Recurrent neural networks and time series prediction

This work presents an exploration of the dynamic behavior of small recurrent networks. Proofs are presented to show that fixed points and limit cycles can be produced by small recurrent networks. As an application, a network trained to a noisy signal for which the clean signal was a sine wave produced good signal recognition for signal-to-noise ratios as low as 0.167. Networks have also been designed which generate chaotic output sequences. These networks provide models for behaviors observed in biological systems. As an example, a network was designed to generate the behaviors observed in the olfactory bulbs of rabbits. These include the ability to switch between chaos and limit cycles and between limit cycles by changing external inputs.

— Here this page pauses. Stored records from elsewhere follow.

<file path="config.mk">
export PLATFORM = sky130hd
export DESIGN_NAME = alu_cmd_serializer
export DESIGN_NICKNAME = d
export VERILOG_FILES = /design/src/rtl/alu_pkg.sv /design/src/rtl/crc4_serial.sv /design/src/rtl/alu_cmd_serializer.sv
export SDC_FILE = /design/constraint.sdc
export NUM_CORES = 1
export LEC_CHECK = 0
export ABC_CLOCK_PERIOD_IN_PS = 6350
export CAP_MARGIN = 30
export CORE_MARGIN = 2
export CORE_UTILIZATION = 58
export CTS_BUF_LIST = sky130_fd_sc_hd__clkbuf_4 sky130_fd_sc_hd__clkbuf_8
export DETAILED_ROUTE_END_ITERATION = 12
export PLACE_DENSITY = 0.82
export SYNTH_ARGS = -nofsm -noshare
export SYNTH_HDL_FRONTEND = slang
export SYNTH_SLANG_ARGS = --single-unit
export TNS_END_PERCENT = 30
</file>
<file path="constraint.sdc">
create_clock -name clk -period 6.35 [get_ports clk]
set_input_delay 1.5875 -clock clk [delete_from_list [all_inputs] [get_ports clk]]
set_output_delay 1.5875 -clock clk [all_outputs]
set_load 0.02 [all_outputs]
</file>
<file path="src/rtl/alu_pkg.sv">
// Shared types and constants for the ALU command serializer: opcodes, error modes, frame format.
package alu_pkg;

  typedef enum logic [2:0] {
    OP_AND = 3'b000,
    OP_OR  = 3'b001,
    OP_BAD = 3'b010,
    OP_ADD = 3'b100,
    OP_SUB = 3'b101
  } operation_t;

  typedef enum logic [1:0] {
    ERR_NONE = 2'b00,
    ERR_DATA = 2'b01,
    ERR_CRC  = 2'b10,
    ERR_OP   = 2'b11
  } err_mode_t;

  typedef enum logic [1:0] {
    S_IDLE,
    S_DATA,
    S_CMD
  } ser_state_t;

  localparam int         FRAME_BITS = 11;
  localparam logic [3:0] CRC4_POLY  = 4'h3;
  localparam logic       DATA_TYPE  = 1'b0;
  localparam logic       CMD_TYPE   = 1'b1;

  // Line order is MSB first: start, type, d[7:0], stop.
  function automatic logic [FRAME_BITS-1:0] make_frame(input logic typ, input logic [7:0] d);
    return {1'b0, typ, d, 1'b1};
  endfunction

endpackage

</file>
<file path="src/rtl/crc4_serial.sv">
// Bit-serial CRC4 (x^4+x+1, init 0, MSB first) over NBITS bits, one bit per clock after start.
// crc_done rises once NBITS bits have been absorbed; further valid bits are ignored.
module crc4_serial
  import alu_pkg::*;
#(
  parameter int NBITS = 68
) (
  input  logic       clk,
  input  logic       rst_n,
  input  logic       start,
  input  logic       valid,
  input  logic       bit_in,
  output logic [3:0] crc,
  output logic       crc_done
);

  localparam int CW = $clog2(NBITS + 1);

  logic [3:0]    crc_q, crc_d;
  logic [CW-1:0] cnt_q, cnt_d;
  logic          fb;

  assign crc      = crc_q;
  assign crc_done = (cnt_q == CW'(NBITS));
  assign fb       = crc_q[3] ^ bit_in;

  always_comb begin
    crc_d = crc_q;
    cnt_d = cnt_q;
    if (start) begin
      crc_d = '0;
      cnt_d = '0;
    end else if (valid && !crc_done) begin
      crc_d = {crc_q[2:0], 1'b0} ^ (fb ? CRC4_POLY : 4'h0);
      cnt_d = cnt_q + CW'(1);
    end
  end

  always_ff @(posedge clk) begin
    if (!rst_n) begin
      crc_q <= '0;
      cnt_q <= CW'(NBITS);
    end else begin
      crc_q <= crc_d;
      cnt_q <= cnt_d;
    end
  end

endmodule

</file>
<file path="src/rtl/alu_cmd_serializer.sv">
// Serialises one {A,B,op} request into 2N data frames + 1 CMD frame on sin; first start bit from the accept edge.
// req_ready only while idle, so requests wait while a packet is in flight; done pulses F*11*CLKS_PER_BIT after accept.
module alu_cmd_serializer
  import alu_pkg::*;
#(
  parameter int OPERAND_BYTES = 4,
  parameter int CLKS_PER_BIT  = 1,
  parameter int CNT_W         = 16
) (
  input  logic                       clk,
  input  logic                       rst_n,
  input  logic                       req_valid,
  output logic                       req_ready,
  input  logic [8*OPERAND_BYTES-1:0] A,
  input  logic [8*OPERAND_BYTES-1:0] B,
  input  logic [2:0]                 op,
  input  logic [1:0]                 err_mode,
  output logic                       sin,
  output logic                       busy,
  output logic                       done,
  output logic [CNT_W-1:0]           pkt_cnt
);

  localparam int N      = OPERAND_BYTES;
  localparam int W      = 8 * N;
  localparam int NBITS  = 2 * W + 4;
  localparam int TW     = (CLKS_PER_BIT > 1) ? $clog2(CLKS_PER_BIT) : 1;
  localparam int YW     = $clog2(2 * N);

  ser_state_t            state_q, state_d;
  logic                  rdy_en_q;
  logic [TW-1:0]         timer_q, timer_d;
  logic [3:0]            bit_q, bit_d;
  logic [YW-1:0]         byte_q, byte_d;
  logic [FRAME_BITS-1:0] frame_q, frame_d;
  logic [2*W-1:0]        data_q, data_d;
  logic [NBITS-1:0]      crc_src_q, crc_src_d;
  logic [2:0]            op_q, op_d;
  err_mode_t             err_q, err_d;
  logic                  done_q, done_d;
  logic [CNT_W-1:0]      cnt_q, cnt_d;

  logic       accept, bit_end, last_byte, crc_valid, crc_done;
  logic [2:0] op_tx_in;
  logic [3:0] crc, crc_tx;
  logic [7:0] cmd_byte;

  assign req_ready = rdy_en_q && (state_q == S_IDLE);
  assign busy      = (state_q != S_IDLE);
  assign accept    = req_valid && req_ready;
  assign sin       = frame_q[FRAME_BITS-1];
  assign done      = done_q;
  assign pkt_cnt   = cnt_q;

  assign bit_end   = (timer_q == TW'(CLKS_PER_BIT - 1));
  assign last_byte = (byte_q == ((err_q == ERR_DATA) ? YW'(2 * N - 2) : YW'(2 * N - 1)));
  assign op_tx_in  = (err_mode_t'(err_mode) == ERR_OP) ? OP_BAD : op;
  assign crc_tx    = (err_q == ERR_CRC) ? crc + 4'd1 : crc;
  assign cmd_byte  = {1'b0, op_q, crc_tx};
  assign crc_valid = busy && !crc_done;

  crc4_serial #(.NBITS(NBITS)) u_crc (
    .clk      (clk),
    .rst_n    (rst_n),
    .start    (accept),
    .valid    (crc_valid),
    .bit_in   (crc_src_q[NBITS-1]),
    .crc      (crc),
    .crc_done (crc_done)
  );

  always_comb begin
    state_d   = state_q;
    timer_d   = timer_q;
    bit_d     = bit_q;
    byte_d    = byte_q;
    frame_d   = frame_q;
    data_d    = data_q;
    crc_src_d = crc_valid ? (crc_src_q << 1) : crc_src_q;
    op_d      = op_q;
    err_d     = err_q;
    done_d    = 1'b0;
    cnt_d     = cnt_q;
    case (state_q)
      S_IDLE: begin
        if (accept) begin
          state_d   = S_DATA;
          timer_d   = '0;
          bit_d     = '0;
          byte_d    = '0;
          frame_d   = make_frame(DATA_TYPE, B[W-1 -: 8]);
          data_d    = {B, A} << 8;
          crc_src_d = {B, A, 1'b1, op_tx_in};
          op_d      = op_tx_in;
          err_d     = err_mode_t'(err_mode);
        end
      end
      default: begin
        if (!bit_end) begin
          timer_d = timer_q + TW'(1);
        end else begin
          timer_d = '0;
          if (bit_q != 4'(FRAME_BITS - 1)) begin
            bit_d   = bit_q + 4'd1;
            frame_d = {frame_q[FRAME_BITS-2:0], 1'b1};
          end else if (state_q == S_CMD) begin
            state_d = S_IDLE;
            bit_d   = '0;
            frame_d = '1;
            done_d  = 1'b1;
            cnt_d   = cnt_q + CNT_W'(1);
          end else if (!last_byte) begin
            bit_d   = '0;
            byte_d  = byte_q + YW'(1);
            frame_d = make_frame(DATA_TYPE, data_q[2*W-1 -: 8]);
            data_d  = data_q << 8;
          end else if (crc_done) begin
            state_d = S_CMD;
            bit_d   = '0;
            byte_d  = '0;
            frame_d = make_frame(CMD_TYPE, cmd_byte);
          end else begin
            // Very short packets can outrun the CRC: hold the line at the stop level until it settles.
            timer_d = timer_q;
          end
        end
      end
    endcase
  end

  always_ff @(posedge clk) begin
    if (!rst_n) begin
      state_q  <= S_IDLE;
      rdy_en_q <= 1'b0;
      timer_q  <= '0;
      bit_q    <= '0;
      byte_q   <= '0;
      frame_q  <= '1;
      done_q   <= 1'b0;
      cnt_q    <= '0;
    end else begin
      state_q  <= state_d;
      rdy_en_q <= 1'b1;
      timer_q  <= timer_d;
      bit_q    <= bit_d;
      byte_q   <= byte_d;
      frame_q  <= frame_d;
      done_q   <= done_d;
      cnt_q    <= cnt_d;
    end
  end

  always_ff @(posedge clk) begin
    data_q    <= data_d;
    crc_src_q <= crc_src_d;
    op_q      <= op_d;
    err_q     <= err_d;
  end

endmodule
</file>
==> insert_results.sql <==
INSERT INTO impl_metrics (metric_group, metric, value, unit) VALUES
('pwr', 'ir_drop', '0.187', 'mV'),
('place', 'placedInstanceArea', '8660', 'um2'),
('clock_network', 'cts-htree-levels', '4', ''),
('critical_path', 'critical_path_arrival', '2.58', 'ns'),
('yosys', 'seq_cells_post_synth', '177', ''),
('job', 'maxCapViolations', '0', ''),
('critical_path', 'crit_fanout', '74', ''),
('grt', 'grt_max_degree', '75', ''),
('status', 'status', 'completed', ''),
('timing', 'min_hold_slack', '0.468', 'ns'),
('route', 'ant_nets', '0', ''),
('worst_hold_path', 'timing.hold.worst.class', 'register to register', ''),
('route', 'via_per_inst', '5.58', ''),
('critical_path', 'worstSetupStartpointType', 'register', ''),
('yosys', 'synth_cell_type_count', '54', ''),
('yosys', 'synth.yosys.warnings', '0', ''),
('finish', 'n_fill_cell', '1012', ''),
('timing', 'layout_worst_path_cycle_share', '0.656', ''),
('clock_network', 'post-cts-setup-buffers', '0', ''),
('yosys', 'seq_area_frac_synth', '0.540', ''),
('clock_network', 'cts_buffer_depth', '2', ''),
('yosys', 'synth_top_flop_cell', 'sky130_fd_sc_hd__dfxtp_1', ''),
('timing', 'worst-slew-pin-transition', '0.875', 'ns'),
('grt', 'grt_pass1_vias', '5794', ''),
('critical_path', 'rr_worst_depth', '7', ''),
('critical_path', 'cp-startpoint', 'state_q[0]$_SDFFE_PN0P_', ''),
('die', 'i_o_pin_total', '92', ''),
('finish', 'multi_input_gate_area', '3270', 'um2'),
('critical_path', 'path_class', 'register to output port', ''),
('place', 'place_congestion', '0.890', ''),
('die', 'initial_utilization', '0.588', ''),
('timing', 'slew_viol_final', '0', ''),
('worst_hold_path', 'hold_depth', '2', ''),
('route', 'routed_wl', '16.9', 'mm'),
('critical_path', 'capturing_element_type_of_the_critical_path', 'output port', ''),
('finish', 'design.final.nets', '1043', ''),
('yosys', 'async_reset_ff_frac', '0', ''),
('timing', 'fin_setup_tns', '0', 'ns'),
('timing', 'clock-skew-final', '0.00772', 'ns'),
('finish', 'areaGrowthSynthToFinish', '18.3', '%'),
('route', 'total_via_count_after_detailed_routing', '6431', ''),
('die', 'std_cell_rows', '42', ''),
('route', 'routed_wire_length_per_instance', '14.6', 'um'),
('critical_path', 'cp.required', '4.76', 'ns'),
('yosys', 'synth_commonest_cells', '307 x sky130_fd_sc_hd__nand2_1, 116 x sky130_fd_sc_hd__dfxtp_1, 94 x sky130_fd_sc_hd__nor2_1, 68 x sky130_fd_sc_hd__a31oi_1, 61 x sky130_fd_sc_hd__edfxtp_1', ''),
('finish', 'footprint_of_the_flip_flops_and_latches', '4150', 'um2'),
('critical_path', 'reg_to_reg_setup_timing_slack', '3.12', 'ns'),
('clock_network', 'clkLatencyLatePin', '0.45', 'ns'),
('timing', 'timing.max_slew.rel_slack', '0.412', ''),
('route', 'drt_drc_violations_left', '0', ''),
('finish', 'postLayoutCellArea', '9100', 'um2'),
('timing', 'unrepaired_setup_endpoints_after_global_routing', 'no', ''),
('clock_network', 'clkSinkCount', '177', ''),
('grt', 'grtUsageTotal', '0.245', ''),
('route', 'detailedRoute.firstIterationViolations', '568', ''),
('yosys', 'synth.net_count', '985', ''),
('critical_path', 'crit_path_end', 'req_ready', ''),
('timing', 'hold_viol', '0', ''),
('place', 'port_buffers', '91', ''),
('yosys', 'syn-instance-count', '906', ''),
('yosys', 'synth_top_area_cell', 'sky130_fd_sc_hd__dfxtp_1', ''),
('grt', 'grt-ovfl-total', '0', ''),
('timing', 'setup_violations', '0', ''),
('clock_network', 'ctsResizeCount', '0', ''),
('yosys', 'leading_cell_type_by_number_of_instances_after_synthesis', 'sky130_fd_sc_hd__nand2_1', ''),
('yosys', 'netlist_area', '7690', 'um2'),
('clock_network', 'clk_pin_slew_worst_paths', '0.09', 'ns'),
('finish', 'antennaDiodeCount', '0', ''),
('yosys', 'postSynthAreaPerCell', '8.49', 'um2'),
('pwr', 'leakagePower', '3.58', 'nW'),
('timing', 'timing.final.crit_period', '4.17', 'ns');
[critical path: stages (launching register included)]
cell and delay (ns):
sky130_fd_sc_hd__dfxtp_1 0.49, sky130_fd_sc_hd__nor2_4 0.17, sky130_fd_sc_hd__buf_4 0.63, sky130_fd_sc_hd__and2_1 0.22, sky130_fd_sc_hd__clkdlybuf4s50_1 0.60
[power by group]
part,switching (mW),internal (mW)
sequential,0.0665,1.31
clock,0.391,0.467
combinational,0.179,0.144
total,0.637,1.92
[stage by stage]
stage,utilization,cells,power (mW),worst slack (ns)
6_report,0.696,1153,2.56,2.18
4_1_cts,0.696,1153,2.57,2.15
3_3_place_gp,0.662,1121,1.71,2.26
5_1_grt,0.696,1153,2.67,2.03
3_5_place_dp,0.662,1121,1.73,2.22
2_1_floorplan,-,906,1.61,0.826
[registers in the layout, indices dropped and copies added (netlist names), 2 cells and up]
name,flops
pkt_cnt,16
op_q,3
err_q,2
frame_q,10
data_q,56
u_crc.crc,4
u_crc.cnt_q,7
crc_src_q,68
state_q,2
bit_q,4
byte_q,3
[cell usage in the layout, fill, tap and decap left out, types with 7 or more instances in the layout]
master,instances
sky130_fd_sc_hd__dfxtp_1,116
sky130_fd_sc_hd__and2_1,13
sky130_fd_sc_hd__edfxtp_1,61
sky130_fd_sc_hd__nor3_1,13
sky130_fd_sc_hd__xor2_1,11
sky130_fd_sc_hd__clkdlybuf4s50_1,91
sky130_fd_sc_hd__clkbuf_8,20
sky130_fd_sc_hd__a21oi_1,17
sky130_fd_sc_hd__o21ai_0,23
sky130_fd_sc_hd__nand3_1,14
sky130_fd_sc_hd__inv_1,12
sky130_fd_sc_hd__xnor2_1,14
sky130_fd_sc_hd__a31oi_1,68
sky130_fd_sc_hd__nor2_1,93
sky130_fd_sc_hd__nand4_1,8
sky130_fd_sc_hd__ha_1,7
sky130_fd_sc_hd__nand2_1,305
[cell families after synthesis]
kind of cell	Yosys count	share of synthesized area
AND/OR/NAND/NOR	479	0.260
buffers and inverters	72	0.0395
adder cells (fa/ha/maj)	7	0.0114
XOR/XNOR	25	0.0285
AO/OA/AOI/OAI	144	0.118
flip-flops	177	0.540
multiplexers	2	0.00277
[layout make-up]
| type | count | share of cell area |
|---|---|---|
| sequential | 177 | 0.456 |
| multi-input combinational | 657 | 0.360 |
| timing repair buffer | 97 | 0.105 |
| clock buffer | 22 | 0.0319 |
| tap | 176 | 0.0242 |
| clock inverter | 10 | 0.0172 |
| inverter | 14 | 0.00577 |
[per-layer routing]
layer	routed length, um	part of all wire	vias up	GRT usage
li1	-	-	3188	-
met1	7380	0.44	3006	0.322
met2	8300	0.49	216	0.403
met3	937	0.056	21	0.0589
met4	239	0.014	0	0.0714
met5	0	0	-	0
[how the worst min path moves through the flow]
| stage | from | end | slack (ns) |
|---|---|---|---|
| floorplan | crc_src_q[0]$_DFF_P_ | crc_src_q[0]$_DFF_P_ | 0.43 |
| global placement | crc_src_q[0]$_DFF_P_ | crc_src_q[0]$_DFF_P_ | 0.44 |
| detailed placement | frame_q[10]$_SDFFE_PN1P_ | frame_q[10]$_SDFFE_PN1P_ | 0.46 |
| CTS | crc_src_q[0]$_DFF_P_ | crc_src_q[0]$_DFF_P_ | 0.47 |
| global route | frame_q[10]$_SDFFE_PN1P_ | frame_q[10]$_SDFFE_PN1P_ | 0.49 |
| finish | crc_src_q[29]$_DFF_P_ | crc_src_q[30]$_DFF_P_ | 0.47 |
(Power assumes the default switching activity.)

The impact of changing the number of nodes, amount of refractoriness, and network topology on network behavior is also studied. Any of these can change the character of the network output. On-line and off-line training algorithms for these networks are also presented. Existing models are analyzed to find methods for reducing training times. For example, reductions in total training time of 46% have been observed with the addition of weight projections. Modifications also improved the prediction accuracy of the networks. One such change was to replace the standard Euler numerical integration with a fourth-order Runge-Kutta routine. The addition of teacher forcing and weight elimination was also studied. Both improved performance with a negligible impact on training time. New weight update equations were derived which allow weighted inputs to be included into existing networks. This frequently improved performance, but does introduce a speed penalty. The performance of recurrent networks when applied to the problem of time series prediction was evaluated. The methods used for these comparisons were: classical mathematical analysis, back-propagation, a recurrent network with an on-line training algorithm and a recurrent network with an off-line training algorithm. The prediction accuracy of the recurrent networks was comparable to, or better, than that of back-propagation and the ARMA models. However, a seasonal means model for the temperature data was superior to any of the networks.